- What you will do:
Pick every line out of the entries below that has the string "export", and copy it.

- Material for this task:

===== ./run.sh =====
#!/bin/bash
# OpenROAD 26Q1-2900-gdf79404cd8, Yosys 0.63+post, stock flow scripts
make -C /OpenROAD-flow-scripts/flow DESIGN_CONFIG=/design/flow/config.mk WORK_HOME=/design/flow/orfs finish

===== ./config.mk =====
export PLATFORM = sky130hd
export DESIGN_NAME = clock_divider
export DESIGN_NICKNAME = clock_divider
export VERILOG_FILES = /design/flow/design.v
export SDC_FILE = /design/flow/constraint.sdc
export NUM_CORES = 4
export LEC_CHECK = 1
export CORE_AREA = 10 10 101 101
export DIE_AREA = 0 0 111 111

===== ./constraint.sdc =====
current_design clock_divider

set clk_period 4.4
set clk_io_pct 0.2

create_clock -name clk0 -period $clk_period [get_ports {clk}]

set non_clock_inputs [all_inputs -no_clocks]
set_input_delay [expr $clk_period * $clk_io_pct] -clock clk0 $non_clock_inputs
set_output_delay [expr $clk_period * $clk_io_pct] -clock clk0 [all_outputs]

===== ./design.v =====
module clock_divider (clk, div_clk);     
	input  logic 		clk;
	output logic [31:0] div_clk = 0;
	always_ff @(posedge clk) begin
		div_clk <= div_clk + 1;
	end
endmodule

==> impl_metrics.prom <==
# HELP chip_impl_metric Implementation results
# TYPE chip_impl_metric gauge
chip_impl_metric{name="antenna_diode_count",unit=""} 0
chip_impl_metric{name="dr.first_iter.drc_count",unit=""} 9
chip_impl_metric{name="first_pass_grt_wire_length",unit="um"} 4840
chip_impl_metric{name="ys_cells",unit=""} 127
chip_impl_metric{name="rrSetupSlack",unit="ns"} 2.60
chip_impl_metric{name="dr.pass1.iters",unit=""} 4
chip_impl_metric{name="detail_route.drc_violations",unit=""} 0
chip_impl_metric{name="postRouteAntennaNets",unit=""} 0
chip_impl_metric{name="avgRoutedWirePerCell",unit="um"} 11.0
chip_impl_info{name="run_status",value="complete, no violations"} 1
chip_impl_metric{name="fp_util",unit="%"} 16.2
chip_impl_info{name="clock_tree.root_cell",value="clkbuf_8"} 1
chip_impl_metric{name="fin_setup_tns",unit="ns"} 0
chip_impl_metric{name="io-pin-count",unit=""} 33
chip_impl_metric{name="cts.sink_count",unit=""} 32
chip_impl_metric{name="power_frac_clock",unit="%"} 44.4
chip_impl_info{name="worst_setup_path_start_kind",value="flip-flop"} 1
chip_impl_metric{name="areal_power_density_over_the_cells",unit="nW/um^2"} 284
chip_impl_metric{name="worst-slew-pin-transition",unit="ns"} 0.576
chip_impl_metric{name="hold_buffers",unit=""} 0
chip_impl_metric{name="worstPathBufferInverterCount",unit=""} 1
chip_impl_metric{name="fin_worst_hold_slack",unit="ns"} 0.444
chip_impl_info{name="top_cells_by_count",value="32 x dfxtp_1, 20 x xor2_1, 10 x nand3_1, 10 x xnor2_1, 9 x nand2_1"} 1
chip_impl_metric{name="area_delta_synth_final",unit="%"} 39.2
chip_impl_metric{name="power.share.switching",unit="%"} 19.9
chip_impl_metric{name="min_period_over_period",unit="%"} 48.3
chip_impl_metric{name="cts-buffers-inserted",unit=""} 5
chip_impl_info{name="synth.top_cells.by_area",value="dfxtp_1 49%, xor2_1 13%, xnor2_1 6.6%"} 1
chip_impl_metric{name="cells_after_synth",unit=""} 127
chip_impl_metric{name="dieHeight",unit="um"} 111
chip_impl_metric{name="critPathArrivalTime",unit="ns"} 1.24
chip_impl_metric{name="place_congestion",unit=""} 0.716
chip_impl_metric{name="clock_insertion_delay_worst_skew",unit="ns"} 0.28
chip_impl_info{name="largestRegisters",value="div_clk x32"} 1
chip_impl_metric{name="syn_avg_cell_area",unit="um^2"} 10.4
chip_impl_metric{name="log.warning_count",unit=""} 25
chip_impl_metric{name="internal-power",unit="mW"} 0.417
chip_impl_metric{name="number_of_antenna_violations_at_the_first_check_in_global_routing",unit=""} 0
chip_impl_metric{name="synthDistinctLibCells",unit=""} 24
chip_impl_metric{name="max-vdd-ir-drop",unit="mV"} 0.109
chip_impl_info{name="yosys.area.top_type",value="dfxtp_1"} 1
chip_impl_metric{name="synth.cell_area",unit="um^2"} 1320
chip_impl_metric{name="clock.fmax",unit="MHz"} 471
chip_impl_info{name="worstSetupEndpointType",value="primary output"} 1
chip_impl_info{name="worstPathCellList",value="clkdlybuf4s50_1"} 1
chip_impl_metric{name="timing.clock.skew",unit="ns"} 0.00557
chip_impl_info{name="critPathTopFamily",value="buffers and inverters"} 1
chip_impl_info{name="tritoncts",value="done"} 1
chip_impl_metric{name="p_switching",unit="mW"} 0.104
chip_impl_metric{name="drv_slew",unit=""} 0
chip_impl_metric{name="num_vias",unit=""} 964
chip_impl_metric{name="synthArstFlopShare",unit="%"} 0
chip_impl_metric{name="cap_violations",unit=""} 0
chip_impl_metric{name="detailedPlace.worstSlack",unit="ns"} 2.58
chip_impl_metric{name="cts_buffer_depth",unit=""} 2
chip_impl_metric{name="post-cts-setup-buffer-count",unit=""} 0
chip_impl_metric{name="yosys-stat-area",unit="um^2"} 1320
chip_impl_metric{name="finalSetupViolations",unit=""} 0
chip_impl_metric{name="top_cell_area_share",unit="%"} 48.6
chip_impl_metric{name="p_leak",unit="nW"} 0.704
chip_impl_metric{name="cp_slowest_stage_delay",unit="ns"} 0.53
chip_impl_info{name="timing_worst_setup_path_type",value="flip-flop to primary output"} 1
chip_impl_metric{name="design.die.area",unit="um^2"} 12300
chip_impl_metric{name="overflow",unit=""} 0
chip_impl_metric{name="hold_viol_final",unit=""} 0
chip_impl_metric{name="totalWireLength",unit="um"} 2950
chip_impl_metric{name="port_buffer_count",unit=""} 32
chip_impl_metric{name="yosys_register_bits",unit=""} 32
chip_impl_metric{name="via_count_of_the_first_global_routing_pass",unit=""} 942
chip_impl_metric{name="setup_ws",unit="ns"} 2.28
chip_impl_metric{name="gr-usage-all-layers",unit="%"} 4.69
chip_impl_metric{name="postCtsResizedCells",unit=""} 0
chip_impl_metric{name="route.detailed.vias_per_inst",unit=""} 3.60
chip_impl_metric{name="relSlewSlack",unit="%"} 61.5
chip_impl_metric{name="critical_path_peak_fanout",unit=""} 6
chip_impl_metric{name="dp.final_hpwl",unit="um"} 2240
chip_impl_metric{name="critical_path_required",unit="ns"} 3.52
chip_impl_metric{name="placeableCoreArea",unit="um^2"} 8130
chip_impl_metric{name="row_count",unit=""} 33
chip_impl_metric{name="shortest_clock_period_the_worst_path_allows_after_layout",unit="ns"} 2.13
chip_impl_metric{name="cts.htree.levels",unit=""} 2
chip_impl_metric{name="largest_register_ffs",unit=""} 32
chip_impl_metric{name="synth-edff-count",unit=""} 0
chip_impl_metric{name="drive_gt1_share",unit="%"} 9.82
chip_impl_info{name="timing.critical_path.slowest_stage_cell",value="clkdlybuf4s50_1"} 1
chip_impl_metric{name="synth_warn",unit=""} 1
chip_impl_metric{name="path_clk_slew",unit="ns"} 0.07
chip_impl_metric{name="power_frac_seq",unit="%"} 55.6
chip_impl_info{name="register_name_with_the_most_flops",value="div_clk"} 1
chip_impl_info{name="flop_cell",value="dfxtp_1"} 1
chip_impl_info{name="most_common_cell",value="dfxtp_1"} 1
chip_impl_metric{name="grt_start_max_net_pins",unit=""} 12
chip_impl_metric{name="seq_area_frac_synth",unit="%"} 48.6
chip_impl_metric{name="combinationalPowerShare",unit="%"} 0
chip_impl_metric{name="die_width",unit="um"} 111
chip_impl_info{name="hold_class",value="flip-flop to flip-flop"} 1
chip_impl_info{name="unrepaired_setup_endpoints_after_global_routing",value="no"} 1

- Output of the exercise:
export PLATFORM = sky130hd
export DESIGN_NAME = clock_divider
export DESIGN_NICKNAME = clock_divider
export VERILOG_FILES = /design/flow/design.v
export SDC_FILE = /design/flow/constraint.sdc
export NUM_CORES = 4
export LEC_CHECK = 1
export CORE_AREA = 10 10 101 101
export DIE_AREA = 0 0 111 111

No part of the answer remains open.